IBM used AMD’s other not-so-secret weapon to deliver yet another brain-like chip — NorthPole is faster and uses less energy than Nvidia’s best AI GPU and it’s only the beginning

Key Takeaways:

– IBM’s NorthPole chip is 25 times more power efficient than commonly used GPUs and CPUs.
– The chip is built on the TrueNorth architecture and achieves high performance in terms of latency and space required to compute.
– The chip has memory embedded in each of its 256 cores, eliminating the need for separate memory connections.
– NorthPole comprises 22 billion transistors and can perform 2,048 operators per core.
– The chip eliminates the Von Neumann bottleneck by blurring the boundary between compute and memory.
– AMD has also tapped into the concept of combining memory and compute on a single component.
– NorthPole is well-suited for emerging AI use cases and edge applications that require real-time data processing.

TechRadar:

IBM’s NorthPole chip – nearly ten years in the making – is going from strength to strength and achieved a new milestone with researchers publishing a set of fantastic benchmarking results in the journal Science.
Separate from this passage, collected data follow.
--- src/hdl/ppfs_map.vh ---
// port pin function select: register offsets, fields, reset values
// assumes a 32-bit avalon-mm slave with word addressing by byte offset
`ifndef PPFS_MAP_VH
`define PPFS_MAP_VH
`define PPFS_OFS_P1_DIR   4'h0
`define PPFS_OFS_P1FSEL   4'h1
`define PPFS_OFS_P2_DIR   4'h2
`define PPFS_OFS_P2FSEL   4'h3
`define PPFS_OFS_ANCTL    4'h4
`define PPFS_OFS_P1OUT    4'h5
`define PPFS_OFS_P2OUT    4'h6
`define PPFS_OFS_PININ    4'h7
`define PPFS_ANCTL_AE_LSB 0
`define PPFS_ANCTL_OPS    5
`define PPFS_ANCTL_LCD    6
`define PPFS_RST_BYTE     8'h00
`define PPFS_RST_ANCTL    7'h00
`endif

--- src/hdl/ppfs_pin.v ---
// one digital pad slot: general i/o, peripheral or driven ground by direction and select
// assumes the caller applies analog and lcd overrides afterwards
`timescale 1ns/100ps
module ppfs_pin
(
    // control
    input  wire dir_bit,
    input  wire sel_bit,
    input  wire out_bit,
    input  wire periph_out,
    input  wire has_periph,
    // pad side
    output wire pad_out,
    output wire pad_oe,
    output wire periph_in_en
);
    // select 0 is plain i/o; select 1 output is peripheral or digital ground
    assign pad_out      = sel_bit ? (has_periph ? periph_out : 1'b0) : out_bit;
    assign pad_oe       = dir_bit;
    assign periph_in_en = sel_bit & ~dir_bit & has_periph;
endmodule // ppfs_pin

--- src/hdl/ppfs_top.v ---
// pin function mux for port 1 bits 3..7 and port 2 bits 0..7, avalon-mm registers
// assumes asynchronous pad inputs pass two flops here; analog paths are control enables only
//
// Chosen here: the Avalon-MM interface to the registers and the register offsets.
`timescale 1ns/100ps
`include "ppfs_map.vh"
// Operation
// - select picks gpio or timer function: capture/compare on p1.3, clock in/aux clock out on p1.5
// - no peripheral: select with output drives ground
// - analog enable: converter input, driver and trigger off
// - p1.4: converter output beats analog, then gpio
// - converter output disables driver and schmitt trigger
// - negative inputs tie to analog ground when clear
// - p1.6 gpio or pair two negative input
// - lcd enable makes port 2 segments 13..6
// - reset restores general i/o on every pin
module ppfs_top
(
    // clock and reset
    input  wire        mclk,
    input  wire        reset,
    // avalon-mm slave
    input  wire [5:0]  avs_address,
    input  wire        avs_read,
    input  wire        avs_write,
    input  wire [31:0] avs_writedata,
    output reg  [31:0] avs_readdata,
    output wire        avs_waitrequest,
    // peripherals
    input  wire        timer_compare2_output,
    input  wire        aux_clock,
    input  wire [7:0]  lcd_segment_data,
    output wire        timer_capture2_input_a,
    output wire        timer_external_clock_input,
    output wire        timer_inverted_clock_input,
    // converter routing enables
    output wire        analog_pair4_positive,
    output wire        analog_pair_three_positive,
    output wire        analog_pair_two_positive,
    output wire        analog_pair_three_negative,
    output wire        analog_pair_two_negative,
    output wire        neg3_to_analog_ground_level,
    output wire        neg2_to_analog_ground_level,
    output wire        converter_analog_output,
    // port 1 pads, bits 3..7
    input  wire [7:3]  p1_pad_in,
    output wire [7:3]  p1_pad_out,
    output wire [7:3]  p1_pad_oe,
    output wire [7:3]  p1_schmitt_en,
    // port 2 pads
    input  wire [7:0]  p2_pad_in,
    output wire [7:0]  p2_pad_out,
    output wire [7:0]  p2_pad_oe,
    output wire [7:0]  p2_schmitt_en,
    output wire [7:0]  p2_lcd_en
);
    // software-visible control registers
    reg  [7:0]  p1_dir_r;
    reg  [7:0]  p1_sel_r;
    reg  [7:0]  p2_dir_r;
    reg  [7:0]  p2_sel_r;
    reg  [7:0]  p1out_r;
    reg  [7:0]  p2out_r;
    reg  [6:0]  anctl_r;
    // pad level synchroniser, read by the pin-in register and the timer inputs
    reg  [12:0] sync1_r;
    reg  [12:0] sync2_r;
    reg         rd_done_r;

    // decoded control fields and per-slot results
    wire [3:0]  word;
    wire [4:0]  analog_input_enable_bit;
    wire        converter_output_select;
    wire        lcd_segment_group_enable;
    wire [7:3]  d_out;
    wire [7:3]  d_oe;
    wire [7:3]  d_pin;
    wire [7:0]  q_out;
    wire [7:0]  q_oe;
    wire [7:3]  p1_ae;
    wire [7:3]  p1_hasp;
    wire [7:3]  p1_pout;

    assign word                     = avs_address[5:2];
    assign analog_input_enable_bit  = anctl_r[4:0];
    assign converter_output_select  = anctl_r[`PPFS_ANCTL_OPS];
    assign lcd_segment_group_enable = anctl_r[`PPFS_ANCTL_LCD];

    // reads wait one cycle so readdata comes from a flop; writes never wait
    assign avs_waitrequest = avs_read & ~rd_done_r;

    always @(posedge mclk)
    begin
        if (reset)
        begin
            p1_dir_r  <= `PPFS_RST_BYTE;
            p1_sel_r  <= `PPFS_RST_BYTE;
            p2_dir_r  <= `PPFS_RST_BYTE;
            p2_sel_r  <= `PPFS_RST_BYTE;
            p1out_r   <= `PPFS_RST_BYTE;
            p2out_r   <= `PPFS_RST_BYTE;
            anctl_r   <= `PPFS_RST_ANCTL;
            rd_done_r <= 1'b0;
            avs_readdata <= 32'h0000_0000;
            sync1_r   <= 13'h0;
            sync2_r   <= 13'h0;
        end
        else
        begin
            // pads are asynchronous: only the second flop feeds logic
            sync1_r   <= {p2_pad_in, p1_pad_in};
            sync2_r   <= sync1_r;
            rd_done_r <= avs_read & ~rd_done_r;
            // unmapped writes fall through and change nothing
            if (avs_write)
            begin
                case (word)
                    `PPFS_OFS_P1_DIR: p1_dir_r <= avs_writedata[7:0];
                    `PPFS_OFS_P1FSEL: p1_sel_r <= avs_writedata[7:0];
                    `PPFS_OFS_P2_DIR: p2_dir_r <= avs_writedata[7:0];
                    `PPFS_OFS_P2FSEL: p2_sel_r <= avs_writedata[7:0];
                    `PPFS_OFS_ANCTL:  anctl_r <= avs_writedata[6:0];
                    `PPFS_OFS_P1OUT:  p1out_r <= avs_writedata[7:0];
                    `PPFS_OFS_P2OUT:  p2out_r <= avs_writedata[7:0];
                    default:          p1out_r <= p1out_r;
                endcase
            end
            // one fetch per request; readdata then holds until the next read
            if (avs_read & ~rd_done_r)
            begin
                case (word)
                    `PPFS_OFS_P1_DIR: avs_readdata <= {24'h000000, p1_dir_r};
                    `PPFS_OFS_P1FSEL: avs_readdata <= {24'h000000, p1_sel_r};
                    `PPFS_OFS_P2_DIR: avs_readdata <= {24'h000000, p2_dir_r};
                    `PPFS_OFS_P2FSEL: avs_readdata <= {24'h000000, p2_sel_r};
                    `PPFS_OFS_ANCTL:  avs_readdata <= {25'h0, anctl_r};
                    `PPFS_OFS_P1OUT:  avs_readdata <= {24'h000000, p1out_r};
                    `PPFS_OFS_P2OUT:  avs_readdata <= {24'h000000, p2out_r};
                    `PPFS_OFS_PININ:  avs_readdata <= {16'h0000, sync2_r[12:5], sync2_r[4:0], 3'h0};
                    default:          avs_readdata <= 32'h0000_0000;
                endcase
            end
        end
    end

    // per-pin peripheral availability: only bits 3 and 5 carry timer functions
    assign p1_hasp = 5'b00101;
    assign p1_pout = {2'b00, aux_clock, 1'b0, timer_compare2_output};
    assign p1_ae   = analog_input_enable_bit;

    // one slot per pad; port 2 has no peripheral functions of its own
    genvar i;
    generate
        for (i = 3; i < 8; i = i + 1)
        begin : g_p1
            ppfs_pin u_pin
            (
                .dir_bit      (p1_dir_r[i]),
                .sel_bit      (p1_sel_r[i]),
                .out_bit      (p1out_r[i]),
                .periph_out   (p1_pout[i]),
                .has_periph   (p1_hasp[i]),
                .pad_out      (d_out[i]),
                .pad_oe       (d_oe[i]),
                .periph_in_en (d_pin[i])
            );
        end
        for (i = 0; i < 8; i = i + 1)
        begin : g_p2
            ppfs_pin u_pin
            (
                .dir_bit      (p2_dir_r[i]),
                .sel_bit      (p2_sel_r[i]),
                .out_bit      (p2out_r[i]),
                .periph_out   (1'b0),
                .has_periph   (1'b0),
                .pad_out      (q_out[i]),
                .pad_oe       (q_oe[i]),
                .periph_in_en ()
            );
        end
    endgenerate

    // port 1: analog enable drops driver and schmitt trigger (avoids cross currents)
    assign p1_pad_out[3]   = d_out[3] & ~p1_ae[3];
    assign p1_pad_oe[3]    = d_oe[3] & ~p1_ae[3];
    assign p1_schmitt_en[3] = ~p1_ae[3];
    assign p1_pad_out[5]   = d_out[5] & ~p1_ae[5];
    assign p1_pad_oe[5]    = d_oe[5] & ~p1_ae[5];
    assign p1_schmitt_en[5] = ~p1_ae[5];
    assign p1_pad_out[7]   = d_out[7] & ~p1_ae[7];
    assign p1_pad_oe[7]    = d_oe[7] & ~p1_ae[7];
    assign p1_schmitt_en[7] = ~p1_ae[7];
    // p1.4: converter output has top priority
    assign p1_pad_out[4]   = d_out[4] & ~p1_ae[4] & ~converter_output_select;
    assign p1_pad_oe[4]    = d_oe[4] & ~p1_ae[4] & ~converter_output_select;
    assign p1_schmitt_en[4] = ~p1_ae[4] & ~converter_output_select;
    assign p1_pad_out[6]   = d_out[6] & ~p1_ae[6];
    assign p1_pad_oe[6]    = d_oe[6] & ~p1_ae[6];
    assign p1_schmitt_en[6] = ~p1_ae[6];

    // timer inputs read the synchronised pad only while the function is selected
    // limitation: the timer sees a pad edge two cycles late
    assign timer_capture2_input_a     = d_pin[3] & ~p1_ae[3] & sync2_r[0];
    assign timer_external_clock_input = d_pin[5] & ~p1_ae[5] & sync2_r[2];
    assign timer_inverted_clock_input = d_pin[5] & ~p1_ae[5] & ~sync2_r[2];

    // converter routing; ground ties stay on so an unused negative input never floats
    assign analog_pair4_positive       = p1_ae[3];
    assign analog_pair_three_positive  = p1_ae[5];
    assign analog_pair_two_positive    = p1_ae[7];
    assign analog_pair_three_negative  = p1_ae[4] & ~converter_output_select;
    assign analog_pair_two_negative    = p1_ae[6];
    assign neg3_to_analog_ground_level = ~analog_pair_three_negative;
    assign neg2_to_analog_ground_level = ~p1_ae[6];
    assign converter_analog_output     = converter_output_select;

    // lcd enable wins over direction and select on every port 2 pin
    // port 2: lcd takes every pin, bit 0 segment 13 down to bit 7 segment 6
    assign p2_pad_out    = lcd_segment_group_enable ? lcd_segment_data : q_out;
    assign p2_pad_oe     = lcd_segment_group_enable ? 8'hff : q_oe;
    assign p2_schmitt_en = lcd_segment_group_enable ? 8'h00 : 8'hff;
    assign p2_lcd_en     = {8{lcd_segment_group_enable}};
endmodule // ppfs_top

--- config.mk ---
export PLATFORM = sky130hd
export DESIGN_NAME = ppfs_top
export DESIGN_NICKNAME = d
export VERILOG_FILES = /design/src/hdl/ppfs_pin.v /design/src/hdl/ppfs_top.v
export VERILOG_INCLUDE_DIRS = /design/src /design/src/hdl
export SDC_FILE = /design/constraint.sdc
export NUM_CORES = 1
export LEC_CHECK = 0
export BUFFER_PORTS_ARGS = -buffer_cell sky130_fd_sc_hd__clkbuf_2
export CAP_MARGIN = 10
export CORE_UTILIZATION = 42
export CTS_CLUSTER_DIAMETER = 30
export DETAILED_ROUTE_END_ITERATION = 10
export GPL_TIMING_DRIVEN = 0
export PLACE_DENSITY = 0.75
export SYNTH_ARGS = -nofsm -noshare
export SYNTH_HDL_FRONTEND = slang
export SYNTH_HIERARCHICAL = 1
export SYNTH_SLANG_ARGS = --single-unit
--- constraint.sdc ---
create_clock -name mclk -period 1.6 [get_ports mclk]
set_input_delay 0.32 -clock mclk [delete_from_list [all_inputs] [get_ports mclk]]
set_output_delay 0.32 -clock mclk [all_outputs]
set_load 0.05 [all_outputs]
==> summary by stage <==
Clocking
The maximum level of the CTS H-tree is 3. The clock latency on the worst-skew pair is about 0.37 ns. The TritonCTS sink count is 98. TritonCTS built the clock tree.

The cell sitting at the root of the clock tree is a clkbuf_8. The clock slew at the register clock pins of the worst setup and hold paths is about 0.11 ns. TritonCTS created 9 clock buffers. The number of buffers added to fix hold violations after cts is 0. The clock passes through at most 2 buffers.

Timing
Setup repair after global routing could not meet its margin everywhere. For the pin with the worst max-slew slack, the measured transition is ~0.6 ns. Summed over all failing endpoints, the final setup total negative slack is -5.75 ns. The smallest setup slack after layout is -0.277 ns.

In the finished design, the share of the clock period the worst path needs comes to 117%. The final number of hold-violating endpoints is 0. The highest attainable clock frequency is around 530 MHz. Final hold analysis gives a worst-case slack of 0.147 ns.

On the final layout, the worst clock skew is 0.00822 ns. The final critical path time including I/O delays and setup is around 1.9 ns. The number of pins exceeding their max-slew limit in the final report is 0. Setup violations remaining at the end of the flow were counted as 26. The remaining max-slew budget at the tightest pin is between 60% and 70%.

Place
The pre-CTS worst setup slack is -0.311 ns. At the end of routability-driven placement, the weighted congestion stood at 0.862. The half-perimeter wire length after placement is 9.12 mm. Port buffering added around 110 buffers.

The post-placement cell area is approximately 5700 um^2.

Worst setup path
By startpoint and endpoint, the worst setup path is classified as reg2out. The category of the worst setup path launch point is a register. Along the worst path, the maximum fanout reaches 8. The critical path endpoint category is a primary output. Data on the critical path is required at its endpoint by about 1.3 ns. The data arrival time at the worst-slack endpoint is around 1.6 ns.

Global routing
The global-route wire length before repair is approximately 20 mm. For this run, the total global-route usage over all layers was measured as between 20% and 30%. The number of global-route vias before repair is about 4200. The initial antenna violation count is 0. The largest net degree at the start of global routing is 21. The leftover overflow at the end of global routing is 0.

Die
Measured along the x axis, the die boundary spans 108 um. The initialized floorplan defines 38 standard-cell rows. The initial utilization of the core area, before any placement, comes to between 40% and 50%. The die covers ~12000 um^2. The die is between 100 and 150 um tall. The core region is ~11000 um^2. The number of I/O pins is roughly 160.

Min path
The min-delay analysis places its worst path in the category in2reg.

Detailed routing
For this run, the detailed router's first-pass iteration total came to 5. In this run, the number of DRC markers left after iteration 0 of detailed routing was about 280. For this run, design rule violations remaining after detail routing come to 0. The wire length after detailed routing is between 10 and 15 mm. The routed via count divided by cell count is between 5 and 6. The number of nets with antenna violations after detailed routing is 0. In the final routed layout, each cell accounts on average for approximately 15 um. Summing over every cut layer, the via total after detailed routing is approximately 4300.

Finish
The library cells used most frequently in the layout, excluding fill and tap cells, are 82 x dfxtp_1, 66 x clkbuf_2, 61 x buf_4, 50 x mux2i_1, 44 x nor2_1. In the final layout, the share of cells above drive strength 1 is a little under two fifths. The library cell used most frequently in the layout, excluding fill and tap cells, is dfxtp_1. The register area is between 1500 and 2000 um^2. Counting the fill cells in the layout gives approximately 900. After routing the design area is between 6000 and 7000 um^2. The signed area change from the synthesized netlist to the final layout is 41.8%. The diode insertion count for antenna repair is 0. The final layout net count is a little under 800. The area of the multi-input gates is between 2000 and 2500 um^2.

Outcome
The run finished, with violations left. The checks that failed: setup timing.

Power
The worst vdd rail ir drop is 0.521 mV. The leakage component of the power is between 0.003 and 0.004 uW. The total power density per cell area is approximately 730 nW/um^2.

Synth
During synthesis, Yosys emitted a total of 6 warnings. After synthesis, the mean cell area works out to just under 9 um^2. Synthesis produced 530 cells. The post-synthesis instance area is between 4000 and 5000 um^2.

Run
The number of max-capacitance violations reported is 0.
-- worst max-delay path, cell delays in order, from the launching register on --
cell,delay [ns]
dfxtp_4,0.37
clkbuf_16,0.14
clkbuf_16,0.13
clkinvlp_4,0.19
buf_8,0.19
clkbuf_16,0.16
-- final timing paths --
check / start / endpoint / slack [ns] / cells past startpoint
worst max-delay path: anctl_r[6] / p2_schmitt_en[2] / -0.28 / 5
worst min-delay path: p2_pad_in[3] / sync1_r[8] / 0.15 / 2
worst max register to register: rd_done_r / avs_readdata[2] / 0.21 / 6
worst min register to register: sync1_r[6] / sync2_r[6] / 0.45 / 1
-- registers in the layout, summed over array words and instances (netlist names) --
register      flops
sync1_r          13
sync2_r          13
p1_sel_r          8
p2_dir_r          8
anctl_r           7
p2_sel_r          8
p1_dir_r          8
avs_readdata     16
p1out_r           8
rd_done_r         1
p2out_r           8
-- timing repair --
action / 4_1_cts / 5_1_grt
cloned: 1 / 0
pin swaps: 5 / 2
setup endpoints to repair: 37 / 56
resized for setup: 105 / 58
buffers inserted: 11 / 6
-- power by group --
part	internal (uW)	switching, uW	total, uW
combinational	276	452	727
clock	625	992	1620
sequential	2490	29.9	2520
total	3390	1470	4860
-- area by class of cell --
| type | instances | area share (%) |
|---|---|---|
| inverters | 20 | 1.22 |
| flip-flops and latches | 98 | 29.9 |
| clock buffers | 9 | 1.86 |
| well taps | 140 | 2.64 |
| plain buffers | 78 | 9.28 |
| multi-input cells | 374 | 35.6 |
| clock inverters | 7 | 1.22 |
| repair buffers | 129 | 18.2 |
-- metal layers --
layer	vias to the layer above	wire length, um	track usage, %
met4	0	353	6.85
met5	-	0	0
met2	193	6200	39.2
li1	2064	-	-
met1	2042	5320	27.9
met3	31	965	5.93
-- metrics by stage --
| step | power (uW) | utilization (%) | cells |
|---|---|---|---|
| floorplan | 3040 | - | 570 |
| global placement | 3200 | 52.1 | 821 |
| detailed placement | 3210 | 52.1 | 821 |
| CTS | 4860 | 60.0 | 849 |
| global route | 5040 | 61.3 | 855 |
| finish | 4860 | 61.3 | 855 |
(Power assumes the default switching activity.)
The 12nm chip, built on the TrueNorth architecture, is 25-times more power efficient than commonly used 12nm GPUs and 14nm CPUs. This is according to testing on the ResNet-50 model, and was measured as the number of frames interpreted per joule of power. 

Source link

AI Eclipse TLDR:

IBM’s NorthPole chip, which took nearly ten years to develop, has achieved a significant milestone with researchers publishing impressive benchmarking results in the journal Science. The chip, built on the TrueNorth architecture and using a 12nm process, is 25 times more power efficient than commonly used 12nm GPUs and 14nm CPUs. This efficiency was measured by testing the chip on the ResNet-50 model and calculating the number of frames interpreted per joule of power. In addition to its power efficiency, the NorthPole chip also outperforms all major architectures, including a GPU implemented using a 4nm process.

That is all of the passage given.